==> flow/design.v <==
module mult16_top (
  input         clk,
  input  [15:0] a,
  input  [15:0] b,
  output [31:0] p
);
  reg  [15:0] a_r, b_r;
  reg  [31:0] p_r;
  wire [31:0] o;
  multiplier_16bit u_mul (.a(a_r), .b(b_r), .o(o));
  always @(posedge clk) begin
    a_r <= a;
    b_r <= b;
    p_r <= o;
  end
  assign p = p_r;
endmodule

module ha(input a, b, output sum, cout);
  assign {cout, sum} = a + b;
endmodule
module fa(input a, b, cin, output sum, cout);
  assign {cout, sum} = a + b + cin;
endmodule
<file path="flow/design.v">
`timescale 1ns / 1ps
module FreqCounter(
	 input clock,
	 input reset,
	 input IPS_left,
     input IPS_mid,
     input IPS_right,
	 input signalleftred,
	 input signalleftblue,
	 input signalrightred,
	 input signalrightblue,	 
	 output right_red,
	 output left_red,
	 output left_forward,
     output left_backward,
     output right_forward,
     output right_backward,
	 output a, b, c, d, e, f, g,  
     output [3:0]an
    );
parameter countToR = 53711;  
parameter countToL = 53711;  
parameter Delay = 195313;  
reg [15:0] right_red_freq_count;
reg [15:0] left_red_freq_count;
reg [15:0] right_blue_freq_count;
reg [15:0] left_blue_freq_count;
reg [15:0] freq_outR;
reg [15:0] freqHold0R;
reg [15:0] freqHold1R;
reg [15:0] freqHold2R;
reg [15:0] freqHold3R;
reg [15:0] freqHold4R;
reg [15:0] freqHold5R;
reg [15:0] freqHold6R;
reg [15:0] freqHold7R;
reg [15:0] freqHold8R;
reg [15:0] freqHold9R;
reg [15:0] freqHold10R;
reg [15:0] freqHold11R;
reg [15:0] freqHold12R;
reg [15:0] freqHold13R;
reg [15:0] freqHold14R;
reg [15:0] freqHold15R;
reg [15:0] freq_outL;
reg [15:0] freqHold0L;
reg [15:0] freqHold1L;
reg [15:0] freqHold2L;
reg [15:0] freqHold3L;
reg [15:0] freqHold4L;
reg [15:0] freqHold5L;
reg [15:0] freqHold6L;
reg [15:0] freqHold7L;
reg [15:0] freqHold8L;
reg [15:0] freqHold9L;
reg [15:0] freqHold10L;
reg [15:0] freqHold11L;
reg [15:0] freqHold12L;
reg [15:0] freqHold13L;
reg [15:0] freqHold14L;
reg [15:0] freqHold15L;
reg temp_right_red;
reg temp_left_red;
reg [15:0] fcountR;
reg [15:0] fcountL;
reg [10:0] scounterR;
reg [10:0] scounterL;
reg [10:0] dcounter;
reg [10:0] swidthR;
reg [10:0] swidthL;
reg old_sig1;
reg old_sig2;
reg old_sig3;
reg old_sig4;
reg [4:0] debounce_sig1;
reg [4:0] debounce_sig2;
reg [4:0] debounce_sig3;
reg [4:0] debounce_sig4;
reg [2:0] avClkR;
reg [2:0] avClkL;
reg [18:0] freqTempR;
reg [18:0] freqTempL;
reg [3:0]temp_an;
reg [6:0]temp_sseg;
reg [9:0] mcounter;  
reg [9:0] mwidth;    
reg temp_left_forward;       
reg temp_left_backward;      
reg temp_right_forward;
reg temp_right_backward;
reg [2:0] state;
reg [17:0] servodelaycount;
reg incflag;
always @(posedge clock) begin
  if (reset) begin
	fcountR = 16'b0;
	fcountL = 16'b0;
	scounterR = 11'b0;
	scounterL = 11'b0;
	dcounter = 11'b0;
	old_sig1 = 1'b0;
	old_sig2 = 1'b0;
	old_sig3 = 1'b0;
	old_sig4 = 1'b0;
	freq_outR = 16'b0;
	freq_outL = 16'b0;
	right_red_freq_count = 16'b0;
	left_red_freq_count = 16'b0;
	right_blue_freq_count = 16'b0;
	left_blue_freq_count = 16'b0;
	avClkR = 3'b0;
	freqTempR <= 19'b0;
	freqHold0R = 16'b0;
	freqHold1R = 16'b0;
	freqHold2R = 16'b0;
	freqHold3R = 16'b0;
	freqHold4R = 16'b0;
	freqHold5R = 16'b0;
	freqHold6R = 16'b0;
	freqHold7R = 16'b0;
	freqHold8R = 16'b0;
	freqHold9R = 16'b0;
	freqHold10R = 16'b0;
	freqHold11R = 16'b0;
	freqHold12R = 16'b0;
	freqHold13R = 16'b0;
	freqHold14R = 16'b0;
	freqHold15R = 16'b0;
	avClkL = 3'b0;
	freqTempL <= 19'b0;
	freqHold0L = 16'b0;
	freqHold1L = 16'b0;
	freqHold2L = 16'b0;
	freqHold3L = 16'b0;
	freqHold4L = 16'b0;
	freqHold5L = 16'b0;
	freqHold6L = 16'b0;
	freqHold7L = 16'b0;
	freqHold8L = 16'b0;
	freqHold9L = 16'b0;
	freqHold10L = 16'b0;
	freqHold11L = 16'b0;
	freqHold12L = 16'b0;
	freqHold13L = 16'b0;
	freqHold14L = 16'b0;
	freqHold15L = 16'b0;
	debounce_sig1 = 5'b0;
	debounce_sig2 = 5'b0;
	debounce_sig3 = 5'b0;
	debounce_sig4 = 5'b0;
	temp_right_red <= 1'b0;
	temp_left_red <= 1'b0;
  end
  else begin
	fcountR = fcountR + 1;
	fcountL = fcountL + 1;
	scounterR = scounterR + 1;
	scounterL = scounterL + 1;
	dcounter = dcounter + 1;
	debounce_sig1[0] = signalleftred;
	debounce_sig2[0] = signalleftblue;
	debounce_sig3[0] = signalrightred;
	debounce_sig4[0] = signalrightblue;
	debounce_sig1 = debounce_sig1 << 1;
	debounce_sig2 = debounce_sig2 << 1;
	debounce_sig3 = debounce_sig3 << 1;
	debounce_sig4 = debounce_sig4 << 1;
	if ((&debounce_sig1) | (~&debounce_sig1))begin
		if ((signalleftred != old_sig1)) begin
			left_red_freq_count = left_red_freq_count +1;
		end
	end
	if ((&debounce_sig2) | (~&debounce_sig2))begin
        if ((signalleftblue != old_sig2)) begin
            left_blue_freq_count = left_blue_freq_count +1;
        end
    end	
	if ((&debounce_sig3) | (~&debounce_sig3))begin
        if ((signalrightred != old_sig3)) begin
            right_red_freq_count = right_red_freq_count +1;
        end
    end
	if ((&debounce_sig4) | (~&debounce_sig4))begin
        if ((signalrightblue != old_sig4)) begin
            right_blue_freq_count = right_blue_freq_count +1;
        end
    end        
	if (fcountR >= (countToR >> 4)) begin
		freq_outR = right_red_freq_count << 3; 
		freq_outR = right_blue_freq_count << 3; 
		fcountR = 0;
		right_red_freq_count = 0;		
		right_blue_freq_count = 0;
		avClkR = avClkR + 1;
	end
	case (avClkR)
            0 : freqHold0R = freq_outR;
            1 : freqHold1R = freq_outR;
            2 : freqHold2R = freq_outR;
            3 : freqHold3R = freq_outR;
            4 : freqHold4R = freq_outR;
            5 : freqHold5R = freq_outR;
            6 : freqHold6R = freq_outR;
            7 : begin
                    freqHold7R = freq_outR;
                    freqTempR <= freqHold0R + freqHold1R + freqHold2R + freqHold3R +freqHold4R + freqHold5R + freqHold6R + freqHold7R+freqHold8R + freqHold9R + freqHold10R + freqHold11R +freqHold12R + freqHold13R + freqHold14R + freqHold15R;
                 end
          default :;
      endcase
	if (fcountL >= (countToL >> 4)) begin		
		freq_outL = left_red_freq_count << 3; 
		freq_outL = left_blue_freq_count << 3; 
		fcountL = 0;		
		left_red_freq_count = 0;		
		left_blue_freq_count = 0;
		avClkL = avClkL + 1;
	end
    case (avClkL)
		0 : freqHold0L = freq_outL;
		1 : freqHold1L = freq_outL;
		2 : freqHold2L = freq_outL;
		3 : freqHold3L = freq_outL;
		4 : freqHold4L = freq_outL;
		5 : freqHold5L = freq_outL;
		6 : freqHold6L = freq_outL;
		7 : begin
				freqHold7L = freq_outL;
				freqTempL <= freqHold0L + freqHold1L + freqHold2L + freqHold3L +freqHold4L + freqHold5L + freqHold6L + freqHold7L + freqHold8L + freqHold9L + freqHold10L + freqHold11L +freqHold12L + freqHold13L + freqHold14L + freqHold15L;
			 end
		default :;
	endcase
	old_sig1 = signalleftred;
	old_sig2 = signalleftblue;
	old_sig3 = signalrightred;
	old_sig4 = signalrightblue;
	freqHold8R = freqHold0R;
	freqHold9R = freqHold1R;
	freqHold10R = freqHold2R;
	freqHold11R = freqHold3R;
	freqHold12R = freqHold4R;
	freqHold13R = freqHold5R;
	freqHold14R = freqHold6R;
	freqHold15R = freqHold7R;
    freqHold8L = freqHold0L;
    freqHold9L = freqHold1L;
    freqHold10L = freqHold2L;
    freqHold11L = freqHold3L;
    freqHold12L = freqHold4L;
    freqHold13L = freqHold5L;
    freqHold14L = freqHold6L;
    freqHold15L = freqHold7L;
    if (scounterR < swidthR) begin        
        temp_right_red <= 1;
    end
    else begin
        temp_right_red <= 0;
    end
    if (scounterL < swidthL) begin        
        temp_left_red <= 1;
    end
    else begin
        temp_left_red <= 0;
    end
  end
end
    always @ (posedge clock) begin
      if (reset) begin
        mcounter = 10'b0;
        temp_left_forward <= 1'b0;
        temp_left_backward <= 1'b0;
        temp_right_forward <= 1'b0;
        temp_right_backward <= 1'b0;
      end
      else begin
        mcounter = mcounter + 1;   
        if (IPS_left == 1 && IPS_mid == 1 && IPS_right == 0) begin              
            temp_left_backward <= 0;
            temp_right_forward <= 0;            
            if (mcounter < mwidth) begin
                temp_left_forward <= 1;
                temp_right_backward <= 1;
              end 
            else begin
                temp_left_forward <= 0;
                temp_right_backward <= 0;
              end            
        end
        if (IPS_left == 1 && IPS_mid == 0 && IPS_right == 1) begin              
            temp_left_backward <= 0;
            temp_right_backward <= 0;            
            if (mcounter < mwidth) begin
                temp_left_forward <= 1;
                temp_right_forward <= 1;
              end 
            else begin
                temp_left_forward <= 0;
                temp_right_forward <= 0;
              end            
        end
        if (IPS_left == 1 && IPS_mid == 0 && IPS_right == 0) begin              
            temp_left_backward <= 0;
            temp_right_forward <= 0;            
            temp_right_backward <= 0;
            if (mcounter < mwidth) begin
                temp_left_forward <= 1;                
              end 
            else begin
                temp_left_forward <= 0;                
              end            
        end 
        if (IPS_left == 0 && IPS_mid == 1 && IPS_right == 1) begin              
            temp_left_forward <= 0;
            temp_right_backward <= 0;            
            if (mcounter < mwidth) begin
                temp_left_backward <= 1;
                temp_right_forward <= 1;
              end 
            else begin
                temp_left_backward <= 0;
                temp_right_forward <= 0;
              end            
        end          
        if (IPS_left == 0 && IPS_mid == 0 && IPS_right == 1) begin              
            temp_left_forward <= 0;
            temp_left_backward <= 0;                        
            temp_right_backward <= 0;
            if (mcounter < mwidth) begin
                temp_right_forward <= 1;                
              end 
            else begin
                temp_right_forward <= 0;                
              end            
        end 
      end
    end
    always @ (*) begin
         if (IPS_left == 0 || IPS_mid == 0 || IPS_right == 0) begin   
             mwidth = 10'd1023;
         end
         else begin               
             mwidth = 10'd0;      
         end
       end
       always @(posedge clock) begin
          if (reset) begin
            swidthR <= 11'd220;
            swidthL <= 11'd59;
            state = 3'b000;
            servodelaycount = 18'b0;
            incflag = 1'b0;
          end
          else begin
            servodelaycount = servodelaycount + 1;
            case(state)
                3'b000: begin
                    incflag = 0;
                    if (((freqTempR >> 4) >= 250)) begin
                        state = 3'b100;
                    end
                    if (((freqTempL >> 4) >= 250)) begin
                        state = 3'b101;
                    end
                end    
                3'b001: begin 
                    if (incflag == 0) begin
                        swidthR <= swidthR - 11'd54;
                        incflag = 1;
                    end
                    if (servodelaycount>=Delay)begin
                        swidthL <= swidthL + 11'd54;
                        state = 3'b011;
                    end
                end
                3'b010: begin
                    if (incflag == 0) begin
                        swidthL <= swidthL + 11'd54;
                        incflag = 1;
                    end
                    if (servodelaycount>=Delay)begin
                        swidthR <= swidthR - 11'd54;
                        state = 3'b011;
                    end
                end
                3'b011: begin
                    servodelaycount = 0;
                    state = 3'b000;
                end 
                3'b100: begin
                    servodelaycount = 0;
                    state = 3'b001;
                end  
                3'b101: begin
                    servodelaycount = 0;
                    state = 3'b010;
                end           
           endcase
          end
       end
always @ (*) begin      
     case(dcounter[10:9])               
               2'b00 :   
                begin                 
                 temp_an = 4'b1110;
                  if (((freqTempR >> 4) >= 250) || ((freqTempL >> 4) >= 250)) begin
                    temp_sseg = 7'b1000110;   
                  end
                  else begin
                    temp_sseg = 7'b1111111;   
                  end
                end
              2'b01:   
                begin
                temp_an = 4'b1101;
                    if ((((freqTempR >> 4) < 250) &&  ((freqTempR >> 4) > 25)) || (((freqTempL >> 4) < 250) && ((freqTempL >> 4) > 25))) begin
                        temp_sseg = 7'b0001110;  
                    end 
                    else begin
                        temp_sseg = 7'b1111111;  
                    end
                end 
               2'b10:   
                begin
                 temp_an = 4'b1011;
                 temp_sseg = 7'b1111111;    
                end
               2'b11:   
                begin
                 temp_an = 4'b0111;                 
                 temp_sseg = 7'b1111111;   
                end
    endcase
end
  assign right_red = temp_right_red;
  assign left_red = temp_left_red;
  assign an = temp_an;
  assign {g, f, e, d, c, b, a} = temp_sseg;
  assign left_forward = temp_left_forward;
  assign left_backward = temp_left_backward;
  assign right_forward = temp_right_forward;        
  assign right_backward = temp_right_backward;
endmodule
</file>
<file path="flow/run.sh">
#!/bin/bash
# the make line also repeats each setting of config.mk as NAME=value (left out here)
make -C /OpenROAD-flow-scripts/flow DESIGN_CONFIG=/design/flow/config.mk WORK_HOME=/design/flow/orfs CLKGATE_MAP_FILE= finish
</file>
<file path="flow/config.mk">
export PLATFORM = sky130hd
export DESIGN_NAME = FreqCounter
export DESIGN_NICKNAME = FreqCounter
export VERILOG_FILES = /design/flow/design.v
export SDC_FILE = /design/flow/constraint.sdc
export NUM_CORES = 4
export LEC_CHECK = 0
export CAP_MARGIN = 10
export CELL_PAD_IN_SITES_DETAIL_PLACEMENT = 2
export CORE_MARGIN = 2
export CORE_UTILIZATION = 42
export CTS_CLUSTER_DIAMETER = 24
export GPL_TIMING_DRIVEN = 1
export PLACE_DENSITY_LB_ADDON = 0.09
export SLEW_MARGIN = 25
export TNS_END_PERCENT = 40
</file>
<file path="flow/constraint.sdc">
create_clock -name core_clock -period 14.4 [get_ports {clock}]
set_input_delay 2.8800 -clock core_clock [delete_from_list [all_inputs] [get_ports {clock}]]
set_output_delay 2.8800 -clock core_clock [all_outputs]
set_load 0.01 [all_outputs]
</file>
==> results of run 1 <==
routing by layer:
metal | wire, um | share of wire (%) | track usage (%) | vias to the layer above
met5 | 0 | 0 | 0 | -
met4 | 6283 | 5.5 | 17.36 | 0
met3 | 5158 | 4.5 | 6.548 | 416
met2 | 60230 | 53 | 61.89 | 884
met1 | 42780 | 37 | 36.86 | 11830
li1 | - | - | - | 9495
stage by stage:
stage | util (%) | setup slack (ns) | area (um2)
after global routing | 52.71 | 4.530 | 32410
after floorplan | - | 6.338 | 26050
after CTS | 52.66 | 4.855 | 32380
after detailed placement | 43.87 | 4.830 | 26970
after global placement | 43.87 | 5.158 | 26970
final | 52.71 | 4.543 | 32410
area by class of cell:
class	instances	area [um2]
Antenna cell	1	2.502
Clock buffer	237	4891
Timing Repair Buffer	62	541.8
Clock inverter	50	515.5
Multi-Input combinational cell	1878	14860
Fill cell	6038	29070
Tap cell	790	988.4
Inverter	286	1079
Sequential cell	476	9529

- - -

:: PROBLEM TO WORK ON ::
Going down the listing above, begin printing at the line with "reg [15:0] freqHold9R;" and finish with the line with "reg [15:0] freqHold4L;", exactly as they appear.

:: EXERCISE ANSWER ::
reg [15:0] freqHold9R;
reg [15:0] freqHold10R;
reg [15:0] freqHold11R;
reg [15:0] freqHold12R;
reg [15:0] freqHold13R;
reg [15:0] freqHold14R;
reg [15:0] freqHold15R;
reg [15:0] freq_outL;
reg [15:0] freqHold0L;
reg [15:0] freqHold1L;
reg [15:0] freqHold2L;
reg [15:0] freqHold3L;
reg [15:0] freqHold4L;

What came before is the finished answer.